そう差し出された手を握るのは何度目になるのだろう。いつだってなまえは大胆で、それなのに怯えるような固い声で俺のことを呼ぶ。それがひどく愛しいことは俺しか知らない。誰もなまえのことなんか知らないから、何度も冷たくて細い手を握りしめては満足感に満たされるのだ。さっきまで閉められていた屋上の扉をくぐり、俺に背を向けて先頭を切るなまえの後ろを歩く。少しだけ手を揺らしながら歩くフェンス沿いで、なまえはキラキラと綺麗な目で空を見上げた。ななめに見える表情は清々しく、ふっくらとしたピンク色の唇が開く。そんな姿だけで胸をざわつかせるのだからなまえはすごいのだと思う。好きで、どうしようもなく欲しくなる。

「アキラ」

開かれた唇からこぼれた言葉に俺はなまえを見つめるだけだった。なんだとも言わずに、言葉を催促することはしない。なにを言いたいのかわかるから、聞きたくなんかなかった。それでも残酷に、固い声のまま甘く続けられた言葉に、俺の息はどうしようもなく止まる。なまえは愛しげに俺を見て、言葉とは裏腹に嬉しげに笑っていた。ひどい人間だ、そう、思うのに、どうしても嫌いになれない。

「高校、別々だね。寂しいね」

俺も寂しいよ。別々なんていやだ。ずっと一緒にいたい。そんなことを言ったとしても数ヶ月先の未来は変わらない。なまえは受験先を変えることはないのだろうし、俺も青城から変えることはないのだろう。
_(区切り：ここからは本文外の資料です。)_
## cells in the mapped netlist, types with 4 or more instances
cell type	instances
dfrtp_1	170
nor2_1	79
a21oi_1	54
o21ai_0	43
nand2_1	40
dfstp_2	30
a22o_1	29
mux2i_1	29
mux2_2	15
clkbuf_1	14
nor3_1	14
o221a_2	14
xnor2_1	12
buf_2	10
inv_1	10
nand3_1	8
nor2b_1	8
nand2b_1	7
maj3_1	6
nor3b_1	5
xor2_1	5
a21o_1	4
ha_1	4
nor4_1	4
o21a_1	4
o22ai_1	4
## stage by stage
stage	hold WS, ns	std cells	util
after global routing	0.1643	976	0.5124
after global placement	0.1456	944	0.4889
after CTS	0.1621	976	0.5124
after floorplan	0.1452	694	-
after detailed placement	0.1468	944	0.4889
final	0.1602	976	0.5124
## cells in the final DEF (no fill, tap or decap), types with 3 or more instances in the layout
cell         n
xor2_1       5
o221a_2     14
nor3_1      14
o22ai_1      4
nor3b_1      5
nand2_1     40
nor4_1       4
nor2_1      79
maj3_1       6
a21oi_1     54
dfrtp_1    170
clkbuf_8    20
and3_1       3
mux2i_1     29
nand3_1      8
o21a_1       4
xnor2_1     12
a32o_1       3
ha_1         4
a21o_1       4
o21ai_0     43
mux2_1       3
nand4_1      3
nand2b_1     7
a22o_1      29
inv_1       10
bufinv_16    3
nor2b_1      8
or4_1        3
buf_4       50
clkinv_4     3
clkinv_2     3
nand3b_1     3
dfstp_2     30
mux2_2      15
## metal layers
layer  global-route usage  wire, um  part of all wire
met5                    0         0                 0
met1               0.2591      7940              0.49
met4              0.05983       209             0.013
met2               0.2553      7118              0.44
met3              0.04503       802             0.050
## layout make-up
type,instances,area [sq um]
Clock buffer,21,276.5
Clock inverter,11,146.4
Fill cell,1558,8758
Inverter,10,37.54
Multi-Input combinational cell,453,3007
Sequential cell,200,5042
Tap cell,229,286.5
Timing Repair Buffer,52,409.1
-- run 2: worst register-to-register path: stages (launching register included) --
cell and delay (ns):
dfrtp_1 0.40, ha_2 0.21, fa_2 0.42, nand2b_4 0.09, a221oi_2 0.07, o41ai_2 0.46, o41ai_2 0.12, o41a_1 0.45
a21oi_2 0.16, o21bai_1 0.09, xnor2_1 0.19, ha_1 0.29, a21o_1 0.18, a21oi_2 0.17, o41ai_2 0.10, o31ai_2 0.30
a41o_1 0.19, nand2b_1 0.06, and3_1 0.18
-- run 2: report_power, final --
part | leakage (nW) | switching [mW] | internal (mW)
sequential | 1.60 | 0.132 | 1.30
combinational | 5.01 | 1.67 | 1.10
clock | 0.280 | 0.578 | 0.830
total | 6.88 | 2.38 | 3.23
--- src/rtl/srw_map.svh ---
// Register indices, reset values and timing counts of the stop recovery and watchdog block.
`ifndef SRW_MAP_SVH
`define SRW_MAP_SVH

// Register indices; the APB byte address is four times the index.
`define SRW_IDX_SMR        8'h0B
`define SRW_IDX_STOP_WAKE_CONFIG_SECOND       8'h0D
`define SRW_IDX_WATCHDOG_MODE_CONFIG      8'h0F

// Reset values of the configuration registers.
`define SRW_SMR_RST        8'h20
`define SRW_STOP_WAKE_CONFIG_SECOND_RST       8'h00
`define SRW_WATCHDOG_MODE_CONFIG_RST      8'h00

// Stop recovery source codes of the first recovery register.
`define SRW_SRC_NONE       3'h0
`define SRW_SRC_P31        3'h2
`define SRW_SRC_P32        3'h3
`define SRW_SRC_P33        3'h4
`define SRW_SRC_P27        3'h5
`define SRW_SRC_NOR_LO     3'h6
`define SRW_SRC_NOR_ALL    3'h7

// Source codes of the second recovery register.
`define SRW_SRC2_NAND_LO   3'h2
`define SRW_SRC2_NAND_ALL  3'h3

// Clock rate and derived counts.
`define SRW_CLK_MHZ        32'h0000_0032
`define SRW_T_POR_US       32'h0000_03E8
`define SRW_T_POR_CYC      (`SRW_T_POR_US * `SRW_CLK_MHZ)
`define SRW_WIN_PROC_CYC   32'h0000_003C
`define SRW_XTAL_PER_PROC  32'h0000_0002
`define SRW_WIN_CYC        (`SRW_WIN_PROC_CYC * `SRW_XTAL_PER_PROC)
`define SRW_T_RC_NS        32'h0000_0190
`define SRW_RC_DIV         ((`SRW_T_RC_NS * `SRW_CLK_MHZ) / 32'h0000_03E8)

// Watchdog tap limits in oscillator ticks.
`define SRW_WDT_TAP0       16'h0100
`define SRW_WDT_TAP1       16'h0200
`define SRW_WDT_TAP2       16'h0400
`define SRW_WDT_TAP3       16'h1000

// Condition flags reported after a watchdog instruction, as z, s, v.
`define SRW_WDT_FLAGS      3'h0

`endif

--- src/rtl/srw_pkg.sv ---
// Types of the stop recovery and watchdog block.
package srw_pkg;

  typedef enum logic [1:0] {ST_RESET, ST_RUN, ST_STOP} srw_state_e;

  typedef struct packed {
    logic       cold_warm;
    logic       level_high;
    logic       por_delay;
    logic [2:0] src;
    logic [1:0] rsvd;
  } srw_smr_s;

  typedef struct packed {
    logic       rsvd7;
    logic       xor_high;
    logic       rsvd5;
    logic [2:0] src;
    logic [1:0] rsvd;
  } srw_stop_wake_config_second_s;

  typedef struct packed {
    logic [3:0] rsvd;
    logic       stop_run;
    logic       halt_run;
    logic [1:0] tap;
  } srw_watchdog_mode_config_s;

endpackage

--- src/rtl/srw_wdog.sv ---
// Retriggerable watchdog counter ticked by the internal oscillator divider.
`timescale 1ns/100ps
`default_nettype none
`include "srw_map.svh"
module srw_wdog (
  input  wire logic       clk,
  input  wire logic       reset,
  input  wire logic       kick,
  input  wire logic       run,
  input  wire logic [1:0] tap,
  output logic            armed,
  output logic            timeout
);

  // The divider has no reset, so it starts from a known phase instead of sitting at unknown.
  logic [15:0] rc_div = 16'h0000;
  logic [15:0] cnt;
  logic [15:0] next_rc_div;
  logic [15:0] next_cnt;
  logic        next_armed;
  logic        next_timeout;
  logic        rc_tick;

  function automatic logic [15:0] tap_limit(input logic [1:0] sel);
    unique case (sel)
      2'h0: tap_limit = `SRW_WDT_TAP0;
      2'h1: tap_limit = `SRW_WDT_TAP1;
      2'h2: tap_limit = `SRW_WDT_TAP2;
      2'h3: tap_limit = `SRW_WDT_TAP3;
    endcase
  endfunction

  always_comb begin
    // Oscillator tick divider.
    // The oscillator runs free of the core reset, so it is not held in reset by the core.
    rc_tick      = (rc_div == 16'(`SRW_RC_DIV - 32'h1));
    next_rc_div  = rc_tick ? 16'h0000 : rc_div + 16'h0001;
    next_armed   = armed;
    next_cnt     = cnt;
    next_timeout = 1'b0;
    if (kick) begin
      next_armed = 1'b1;
      next_cnt   = 16'h0000;
    end else if (armed && run && rc_tick) begin
      if (cnt == tap_limit(tap) - 16'h0001) begin
        next_timeout = 1'b1;
        next_cnt     = 16'h0000;
      end else begin
        next_cnt = cnt + 16'h0001;
      end
    end
  end

  always_ff @(posedge clk) begin
    rc_div <= next_rc_div;
    if (reset) begin
      armed   <= 1'b0;
      cnt     <= 16'h0000;
      timeout <= 1'b0;
    end else begin
      armed   <= next_armed;
      cnt     <= next_cnt;
      timeout <= next_timeout;
    end
  end
endmodule
`default_nettype wire

--- src/rtl/srw_top.sv ---
// Stop mode recovery control, watchdog mode register and reset sequencing with APB access.
// Notes on behaviour
// - Delay bit one inserts power-on delay.
// - Level bit picks high or low wake.
// - Read-only bit shows warm start.
// - Either recovery register source wakes device.
// - Output-configured pins never join wake logic.
// - Second recovery register bits are write-only.
// - Watchdog is retriggerable one-shot resetting core.
// - Watchdog starts on first instruction, refreshes later.
// - Watchdog instruction updates zero, sign, overflow.
// - Watchdog runs from internal oscillator.
// - Mode low bits choose timeout tap.
// - Bits two, three: halt, stop run.
// - Mode writes only within 120-clock window.
// - Later mode writes are ignored.
// - Mode register reads back zero.
// - Mode register sits at index 0Fh.
// - Three-bit field picks first recovery source.
//
// Design decision made here: the APB register port.
`timescale 1ns/100ps
`default_nettype none
`include "srw_map.svh"
module srw_top #(
  parameter int unsigned POR_DELAY_CYCLES = `SRW_T_POR_CYC
) (
  input  wire logic        CLK,
  input  wire logic        RESET,
  input  wire logic        PSEL,
  input  wire logic        PENABLE,
  input  wire logic        PWRITE,
  input  wire logic [9:0]  PADDR,
  input  wire logic [31:0] PWDATA,
  output logic      [31:0] PRDATA,
  output logic             PREADY,
  output logic             PSLVERR,
  input  wire logic [7:0]  P2_IN,
  input  wire logic [7:0]  P2_IS_OUT,
  input  wire logic [2:0]  P3_IN,
  input  wire logic        STOP_REQ,
  input  wire logic        HALT_ACTIVE,
  input  wire logic        EXT_RESET,
  input  wire logic        WDT_INSN,
  output logic             CPU_RESET,
  output logic             IN_STOP,
  output logic             FLAG_WE,
  output logic      [2:0]  FLAG_ZSV
);

  srw_pkg::srw_state_e state;
  srw_pkg::srw_state_e next_state;
  srw_pkg::srw_smr_s   stop_wake_config_first;
  srw_pkg::srw_smr_s   next_smr;
  srw_pkg::srw_stop_wake_config_second_s  stop_wake_config_second;
  srw_pkg::srw_stop_wake_config_second_s  next_stop_wake_config_second;
  srw_pkg::srw_watchdog_mode_config_s watchdog_mode_config;
  srw_pkg::srw_watchdog_mode_config_s next_watchdog_mode_config;
  logic [31:0] rst_cnt;
  logic [31:0] next_rst_cnt;
  logic [7:0]  win_cnt;
  logic [7:0]  next_win_cnt;
  logic        next_cpu_reset;
  logic        next_in_stop;
  logic        next_flag_we;
  logic [2:0]  next_flag_zsv;
  logic [31:0] next_prdata;
  logic        next_pready;
  logic        next_pslverr;
  logic        wdt_armed;
  logic        wdt_timeout;
  logic        wdt_run;
  logic        wdt_reset;
  logic        acc;
  logic        wr_now;
  logic        win_open;
  logic [1:0]  src1;
  logic [1:0]  src2;
  logic        smr_hit;
  logic        stop_wake_config_second_hit;
  logic        wake_hit;

  function automatic logic hits(input logic [9:0] addr, input logic [7:0] idx);
    hits = (addr == {idx, 2'b00});
  endfunction

  // Gate results are {valid, value}; a gate with no input pin left never wakes.
  function automatic logic [1:0] nor_gate(input logic [7:0] pins, input logic [7:0] use_mask);
    nor_gate = {|use_mask, ~|(pins & use_mask)};
  endfunction

  function automatic logic [1:0] nand_gate(input logic [7:0] pins, input logic [7:0] use_mask);
    nand_gate = {|use_mask, ~&(pins | ~use_mask)};
  endfunction

  srw_wdog u_wdog (
    .clk     (CLK),
    .reset   (wdt_reset),
    .kick    (WDT_INSN),
    .run     (wdt_run),
    .tap     (watchdog_mode_config.tap),
    .armed   (wdt_armed),
    .timeout (wdt_timeout)
  );

  assign wdt_reset = RESET || CPU_RESET;

  assign wdt_run = ((state == srw_pkg::ST_RUN) && (!HALT_ACTIVE || watchdog_mode_config.halt_run))
                || ((state == srw_pkg::ST_STOP) && watchdog_mode_config.stop_run);

  always_comb begin
    unique case (stop_wake_config_first.src)
      `SRW_SRC_P31:     src1 = {1'b1, P3_IN[0]};
      `SRW_SRC_P32:     src1 = {1'b1, P3_IN[1]};
      `SRW_SRC_P33:     src1 = {1'b1, P3_IN[2]};
      `SRW_SRC_P27:     src1 = {!P2_IS_OUT[7], P2_IN[7]};
      `SRW_SRC_NOR_LO:  src1 = nor_gate(P2_IN, 8'h0F & ~P2_IS_OUT);
      `SRW_SRC_NOR_ALL: src1 = nor_gate(P2_IN, ~P2_IS_OUT);
      default:          src1 = 2'b00;
    endcase
    unique case (stop_wake_config_second.src)
      `SRW_SRC2_NAND_LO:  src2 = nand_gate(P2_IN, 8'h0F & ~P2_IS_OUT);
      `SRW_SRC2_NAND_ALL: src2 = nand_gate(P2_IN, ~P2_IS_OUT);
      default:            src2 = 2'b00;
    endcase
    smr_hit  = src1[1] && (src1[0] == stop_wake_config_first.level_high);
    stop_wake_config_second_hit = src2[1] && ((src2[0] ^ stop_wake_config_second.xor_high) == stop_wake_config_first.level_high);
    wake_hit = smr_hit || stop_wake_config_second_hit;
  end

  assign acc      = PSEL && PENABLE;
  assign wr_now   = acc && PREADY && PWRITE;
  assign win_open = (state == srw_pkg::ST_RUN) && (win_cnt < 8'(`SRW_WIN_CYC));

  always_comb begin
    next_state    = state;
    next_rst_cnt  = rst_cnt;
    next_win_cnt  = win_cnt;
    next_smr      = stop_wake_config_first;
    next_stop_wake_config_second     = stop_wake_config_second;
    next_watchdog_mode_config    = watchdog_mode_config;
    next_flag_zsv = FLAG_ZSV;
    next_flag_we  = WDT_INSN && (state == srw_pkg::ST_RUN);
    if (next_flag_we) begin
      next_flag_zsv = `SRW_WDT_FLAGS;
    end
    unique case (state)
      srw_pkg::ST_RESET: begin
        if (rst_cnt == 32'h0000_0000) begin
          next_state   = srw_pkg::ST_RUN;
          next_win_cnt = 8'h00;
        end else begin
          next_rst_cnt = rst_cnt - 32'h0000_0001;
        end
      end
      srw_pkg::ST_RUN: begin
        if (win_open) begin
          next_win_cnt = win_cnt + 8'h01;
        end
        if (STOP_REQ) begin
          next_state = srw_pkg::ST_STOP;
        end
      end
      srw_pkg::ST_STOP: begin
        if (wake_hit) begin
          next_smr.cold_warm = 1'b1;
          if (stop_wake_config_first.por_delay) begin
            next_state   = srw_pkg::ST_RESET;
            next_rst_cnt = 32'(POR_DELAY_CYCLES - 32'h1);
          end else begin
            next_state   = srw_pkg::ST_RUN;
            next_win_cnt = 8'h00;
          end
        end
      end
    endcase
    if (wr_now && hits(PADDR, `SRW_IDX_SMR)) begin
      next_smr.level_high = PWDATA[6];
      next_smr.por_delay  = PWDATA[5];
      next_smr.src        = PWDATA[4:2];
    end
    if (wr_now && hits(PADDR, `SRW_IDX_STOP_WAKE_CONFIG_SECOND)) begin
      next_stop_wake_config_second.xor_high = PWDATA[6];
      next_stop_wake_config_second.src      = PWDATA[4:2];
    end
    if (wr_now && hits(PADDR, `SRW_IDX_WATCHDOG_MODE_CONFIG) && win_open) begin
      next_watchdog_mode_config.stop_run = PWDATA[3];
      next_watchdog_mode_config.halt_run = PWDATA[2];
      next_watchdog_mode_config.tap      = PWDATA[1:0];
    end
    if (EXT_RESET || wdt_timeout) begin
      next_state         = srw_pkg::ST_RESET;
      next_rst_cnt       = 32'(POR_DELAY_CYCLES - 32'h1);
      next_smr.cold_warm = 1'b0;
    end
    next_cpu_reset = (next_state == srw_pkg::ST_RESET);
    next_in_stop   = (next_state == srw_pkg::ST_STOP);
  end

  always_ff @(posedge CLK) begin
    if (RESET) begin
      state     <= srw_pkg::ST_RESET;
      rst_cnt   <= 32'(POR_DELAY_CYCLES - 32'h1);
      win_cnt   <= 8'h00;
      stop_wake_config_first       <= `SRW_SMR_RST;
      stop_wake_config_second      <= `SRW_STOP_WAKE_CONFIG_SECOND_RST;
      watchdog_mode_config     <= `SRW_WATCHDOG_MODE_CONFIG_RST;
      CPU_RESET <= 1'b1;
      IN_STOP   <= 1'b0;
      FLAG_WE   <= 1'b0;
      FLAG_ZSV  <= 3'h0;
    end else begin
      state     <= next_state;
      rst_cnt   <= next_rst_cnt;
      win_cnt   <= next_win_cnt;
      stop_wake_config_first       <= next_smr;
      stop_wake_config_second      <= next_stop_wake_config_second;
      watchdog_mode_config     <= next_watchdog_mode_config;
      CPU_RESET <= next_cpu_reset;
      IN_STOP   <= next_in_stop;
      FLAG_WE   <= next_flag_we;
      FLAG_ZSV  <= next_flag_zsv;
    end
  end

  // One wait state keeps every APB output a flip-flop at the cost of a cycle per access.
  always_comb begin
    next_pready  = acc && !PREADY;
    next_pslverr = 1'b0;
    next_prdata  = PRDATA;
    if (acc && !PREADY) begin
      next_pslverr = !(hits(PADDR, `SRW_IDX_SMR) || hits(PADDR, `SRW_IDX_STOP_WAKE_CONFIG_SECOND)
                    || hits(PADDR, `SRW_IDX_WATCHDOG_MODE_CONFIG));
      if (!PWRITE && hits(PADDR, `SRW_IDX_SMR)) begin
        next_prdata = {24'h000000, stop_wake_config_first.cold_warm, stop_wake_config_first.level_high, stop_wake_config_first.por_delay, stop_wake_config_first.src, 2'b00};
      end else begin
        next_prdata = 32'h0000_0000;
      end
    end
  end

  always_ff @(posedge CLK) begin
    if (RESET) begin
      PRDATA  <= 32'h0000_0000;
      PREADY  <= 1'b0;
      PSLVERR <= 1'b0;
    end else begin
      PRDATA  <= next_prdata;
      PREADY  <= next_pready;
      PSLVERR <= next_pslverr;
    end
  end
endmodule
`default_nettype wire

--- config.mk ---
export PLATFORM = sky130hd
export DESIGN_NAME = srw_top
export DESIGN_NICKNAME = d
export VERILOG_FILES = /design/src/rtl/srw_pkg.sv /design/src/rtl/srw_wdog.sv /design/src/rtl/srw_top.sv
export VERILOG_INCLUDE_DIRS = /design/src /design/src/rtl
export SDC_FILE = /design/constraint.sdc
export NUM_CORES = 1
export LEC_CHECK = 0
export ABC_AREA = 1
export BUFFER_PORTS_ARGS = -buffer_cell sky130_fd_sc_hd__buf_2
export CORE_ASPECT_RATIO = 0.75
export CORE_UTILIZATION = 30
export CTS_CLUSTER_DIAMETER = 200
export DETAILED_ROUTE_END_ITERATION = 7
export PLACE_DENSITY = 0.51
export REMOVE_ABC_BUFFERS = 1
export SLEW_MARGIN = 20
export SYNTH_ARGS = -nofsm -noshare
export SYNTH_HDL_FRONTEND = slang
export SYNTH_HIERARCHICAL = 1
export SYNTH_SLANG_ARGS = --single-unit
--- constraint.sdc ---
create_clock -name CLK -period 3.1 [get_ports CLK]
set_input_delay 0.62 -clock CLK [delete_from_list [all_inputs] [get_ports CLK]]
set_output_delay 0.62 -clock CLK [all_outputs]
set_load 0.02 [all_outputs]
# After elaboration in Yosys (flattened, before gate mapping)
# Index checks and enable logic that the tools add are counted.
[word_totals]
register_bits = 127
in_bits = 70
out_inout_bits = 40
elab_cells = 139
[classes]
addsub = 5
n_lt_le_gt_ge = 1
n_eq_ne = 27
mux = 23
n_bitwise = 10
reduce_logical = 51
[ops]
columns = ["op", "count"]
rows = [
  ["two-way mux 32 bit", 3],
  ["case mux 16 bit (4 select lines)", 1],
  ["case mux 32 bit (2 select lines)", 1],
  ["two-way mux 16 bit", 3],
  ["two-way mux 8 bit", 5],
  ["adder 16 x 1 -> 16 bit, second input constant", 2],
  ["logical NOT 32 bit", 1],
  ["subtractor 32 x 1 -> 32 bit, second input constant", 1],
  ["== test 10 x 6 -> 1 bit, second input constant", 3],
  ["case mux 8 bit (3 select lines)", 1],
  ["OR reduction 8 bit", 3],
  ["logical AND 1 bit", 17],
  ["== test 16 bit", 1],
  ["== test 16 x 5 -> 1 bit, second input constant", 1],
  ["NOT 8 bit", 2],
  ["OR 8 bit", 2],
  ["AND reduction 8 bit", 2],
  ["subtractor 16 x 1 -> 16 bit, second input constant", 1],
  ["== test 3 x 2 -> 1 bit, second input constant", 4],
  ["== test 3 bit, second input constant", 4],
  ["!= test 2 bit, second input constant", 6],
  ["case mux 2 bit (6 select lines)", 1],
  ["logical NOT 1 bit", 9],
  ["adder 8 x 1 -> 8 bit, second input constant", 1],
  ["21 further kinds", 42],
]

# Depth between registers and ports, before layout
# Gate-level depths: netlist of run 1.
[depth]
word_depth = 14
ltp_mapped = 15
ltp_nobuf = 15

# By module
# Netlist of run 1, hierarchy kept.
[by_module_without_submodules]
columns = ["module", "n_inst", "cells_per_inst", "area_per_inst_um2", "seq_area_each_um2"]
rows = [
  ["srw_top", 1, 656, 4240.3, 1341.3],
  ["srw_wdog", 1, 281, 1814.2, 680.7],
]

# Worst setup path before layout of run 1
# OpenSTA, ideal clock, no wires.
[synth_path]
path_kind = "register to register"
start = "reg state[0]"
end = "reg u_wdog.cnt[12]"
setup_time_ps = 120
t_arrival_ps = 1980
required_time_ps = 2980
slack_ps = 1000
path_stages_with_launch = 12
path_buffers = 2
period_less_slack_ps = 2100
cell_sequence = "dfxtp_1 -> inv_1 -> ha_1 -> clkbuf_1 -> clkbuf_1 -> nand2_1 -> nand2_1 -> nand2_1 -> nor2_2 -> inv_1 -> nand2_1 -> a21oi_1"
[synth_via]
elab_chain_cells = 5
elab_cells_between_ends = 7
cone_classes = "eq/ne (2); reduce/logical (5)"
[synth_rtl]
columns = ["element", "line", "source"]
rows = [
  ["start: declaration", "srw_top.sv:51", "srw_pkg::srw_state_e state;"],
  ["start signal: assignment", "srw_top.sv:202", "state <= srw_pkg::ST_RESET;"],
  ["start signal: assignment", "srw_top.sv:213", "state <= next_state;"],
  ["== test 2 x 1 -> 1 bit / == test 2 bit (equally long branches)", "srw_top.sv:108, srw_top.sv:109", ""],
  ["logical AND 1 bit (on tied branches)", "srw_top.sv:108, srw_top.sv:109", ""],
  ["logical OR 1 bit *", "srw_top.sv:109", "|| ((state == srw_pkg::ST_STOP) && watchdog_mode_config.stop_run);"],
  ["named net wdt_run", "srw_top.sv:72", "logic wdt_run;"],
  ["logical AND 1 bit * (2 in a row)", "srw_wdog.sv:44", "end else if (armed && run && rc_tick) begin"],
  ["end signal: assignment", "srw_wdog.sv:62", "cnt <= next_cnt;"],
  ["end: declaration", "srw_wdog.sv:17", "logic [15:0] cnt;"],
]
# Mark *: on every way through the listed nets, which the timed path passes. The rest lies on a longest branch.
# A chain may end at the register's enable or synchronous reset.

# Worst setup path after layout of run 1
[layout_path]
start = "reg rst_cnt[0]"
end = "reg rst_cnt[31]"
[layout_via]
elab_chain_cells = 3
elab_cells_between_ends = 6
cone_classes = "add/sub (1); eq/ne (1); mux (2); reduce/logical (2)"
[layout_rtl]
columns = ["element", "line", "source"]
rows = [
  ["start: declaration", "srw_top.sv:59", "logic [31:0] rst_cnt;"],
  ["start signal: assignment", "srw_top.sv:203", "rst_cnt <= 32'(POR_DELAY_CYCLES - 32'h1);"],
  ["start signal: assignment", "srw_top.sv:214", "rst_cnt <= next_rst_cnt;"],
  ["subtractor 32 x 1 -> 32 bit / logical NOT 32 bit (equally long branches)", "srw_top.sv:153, srw_top.sv:149", ""],
  ["two-way mux 32 bit / != test 2 bit (equally long branches)", "n/a", ""],
  ["case mux 32 bit (2 select lines) / AND reduction 4 bit (equally long branches)", "n/a", ""],
]
# Several ways; a longest one is shown, not always the timed one. The select of a mux whose other input is x is not followed.

==> run summary, run 1 <==
Status -> finished with violations
Failing checks -> design-rule violations
Worst path depth -> 11
Initial Util -> 31.0%
RSZ-0062 raised after global routing -> no
H-Tree Depth -> 3
Most common cell on crit path -> inv_2
Req. time, crit path -> 3390 ps
Cell family with most CP delay -> simple AND/OR/NAND/NOR gates
FF+latch area -> 2020 sq um
1st-iter DRT viols -> 308
Filler Cell Count -> 2164
I/O pin count -> 110
IO buf count -> 55
Die width -> 166 microns
WS Path Type -> reg -> reg
R2R Setup Slk -> 480 ps
Clock latency at the later pin of the worst-skew pair -> 360 ps
Multi-input logic area -> 3490 sq um
Core Area -> 19500 sq um
TNS Setup -> 0 ps
Seq/Total Area, Yosys -> 33.4%
Final hold violation count -> 0
Largest stage delay, worst path -> 430 ps
PD cells -> 387 nW/um^2
Post-CTS resize count -> 0
Synth top area cells -> dfxtp_1 (33%), nand2_1 (15%), nor2_1 (10%)
Slew Viols, Final -> 0
Worst-path clk slew -> 70 ps
Cell taking the most area after synthesis -> dfxtp_1
Via count -> 5679
Pleak -> 0.00281 uW
Total CTS buffers -> 9
Total GRT Usage -> 15.0%
Synth top area share -> 33.4%
Die span in y -> 125 microns
Worst R2R Start -> rst_cnt[0]
P&R area growth vs syn -> 11.8%
Final ANT Viol Nets -> 0
CP endpoint kind -> flip-flop
Post-synth cell types -> 34
Hold crit path type -> reg -> reg
Most frequent cells in the layout -> nand2_1 (238), nor2_1 (166), dfxtp_1 (101)
Syn avg cell area -> 6.46 sq um
Die area -> 20800 sq um
Drt total wl -> 14900 microns
Initial antenna violation count -> 0
Vias/cell -> 4.56
Root buffer cell -> clkbuf_16
Synth warn -> 6
Final Skew -> 15.0 ps
Number of global-route vias before repair -> 5149
Inst Count DP -> 1230
Slew HR -> 52.0%
Crit start category -> flip-flop
Critical-path cell list -> inv_1 -> ha_1 -> nand2_2 -> inv_2 -> nand4_1 -> o21a_1 -> o21bai_4 -> nand3_4 -> inv_2 -> nand2_1 -> a21oi_1
Fmax -> 381 MHz
Final Setup Violations -> 0
HP Start -> u_wdog/rc_div[0]
Nets -> 1065
Grt total ovfl -> 0
Seq cells post-synth -> 101
CP bufs+invs -> 3
Postcts setup bufs -> 0
Synth Cell Area -> 6050 sq um
CTS Hold Bufs -> 0
TritonCTS clock tree -> built
Minimum clock period -> 2620 ps
Critical Path AT -> 2910 ps
Max Cap Viol -> 0
WL/cell -> 12.0 microns
Worst vdd ir -> 218 uV
Tcrit/Tclk final -> 84.6%
FP Rows -> 44
N_diodes -> 0
Largest net degree at the start of global routing -> 31
Longest Clk Path Bufs -> 2
Syn Inst Count -> 937
GP Congestion -> 0.815
First-pass GRT wire length -> 25500 microns
Slowest-stage cell, CP -> nand3_4
Residual DRC -> 3
R2R cell count -> 11
Commonest non-fill, non-tap cell in the layout -> nand2_1
Crit Path Max Fanout -> 27
Share of cells above drive strength 1 -> 11.1%
Post-route insts no fill -> 1246
Worst slew pin tran -> 718 ps
Total clock sinks -> 101
CP Launch Point -> rst_cnt[0]
DRT Pass-1 Iters -> 7
Final HPWL DP -> 11200 microns
Hold Path Cell Cnt -> 1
ずっと一緒になんかいられない。他校に行くからじゃない。高校が別々だからなんかじゃない。なまえは俺を選ばないだろうから、こんな、恋人のようなことをして慰めるしかないのだ。そんなことはわかっているのに、悔しいと思うのを止められなかった。なまえはまた空を見上げ、深く息を吸う。
なにも答えられない代わりに、冷たい手に力を込めた。俺を見たなまえは楽しげに笑いながら握り返し、俺と向かい合う。抱き合っているかのように、近い距離だった。このまま俺が顔を近づければ、なまえ嫌がることもせず、なにか言うこともなく、キスをさせてくれるのだろうと確信している。それでも凍てつくような冬の風に肌が痛んで、ずっと合わせられていたなまえの視線から目を背けた。帰ろう。カラカラに渇いた喉で言ったわりには、泣きそうなくらい濡れた声だった。なまえは頷き、少しだけ顔を伏せたまま言う。帰ろうか、アキラ。残念そうな寂しそうな声に、ひどく苦しくなるのは仕方ないのだろう。期待なんかしていなかったくせに、そうののしれたら、少しは楽になるだろうか。視線の隅で、なまえは顔を上げて微笑んだ。

「アキラ、好きだよ」

嘘つき。思ったとしても、そんなことは口が裂けても言えなかった。ただなまえの言葉を俺の呼吸のしづらさを増幅させ、頭を真っ白にさせる。悔しい。いつもいつも俺ばかりが感情を揺さぶられて、なまえはなんでもない表情をするのだ。悔しい。なまえの手に力を込めても、なまえは握り返さなかった。少しだけ切なげに目を伏せ、まるで雲をつかんでいたかのように俺の手からすり抜ける。
なまえ。呼んでもなまえは振り返らず、何度も見て、目に焼き付いてしまった背中を向けていた。屋上から出る扉に近づくその背に向けて伸ばしていた腕をおろす。なまえ。もう聞こえないのだろう。きっと、俺の小さな声になまえは気づいてはくれないのだ。

「…俺も、好きだよ」

細くて狭い肩をした小さな背中。いつでも近くにあったその背中はもう遠くにあった。きっと、走ったって叫んだって泣いたって、その背中には指先ひとつ、かすりもしない。



ガキンと鉄と鉄のぶつかる音が聞こえた気がした。屋上の取っ手と放置された椅子のぶつかる音。ちょうど一年ほど前の冬の日、開くはずのない屋上の扉を椅子で破ったのはなまえだった。俺が行ってみたいと言ったんだったか、なまえの思いつきだったんだか覚えていない。それでもなまえと俺は屋上で手をつないで、他愛もないような大切な話をして。どこの青春漫画だよ、なんて罵っても記憶の中でうずくあの感触となまえの体温は確かで、今でもひどく愛しくてしょうがないものだった。好きだったんだ。あの時、確かに。

「国見! 部活!」

毎日毎日あきもせずに俺のことを迎えに来る金田一の声に立ち上がる。なまえに出会ってから色を失ってしまった世界は今日もカラフルに澄んでいた。外に広がる青い空が太陽の光を増しているようで、目を細める。なまえの後ろにもこんな青い空があったのだろう。覚えていない空を思い出しながら、なまえの姿を重ねた。その途端頭の中なのに空の色が褪せるから不思議なものだ。なまえが色あざやかに俺を魅せ、風景の色が褪せていく。いつだって目が離せなかった。なまえだけが輝いてどんな時も見つけられた。今も、目が離せない。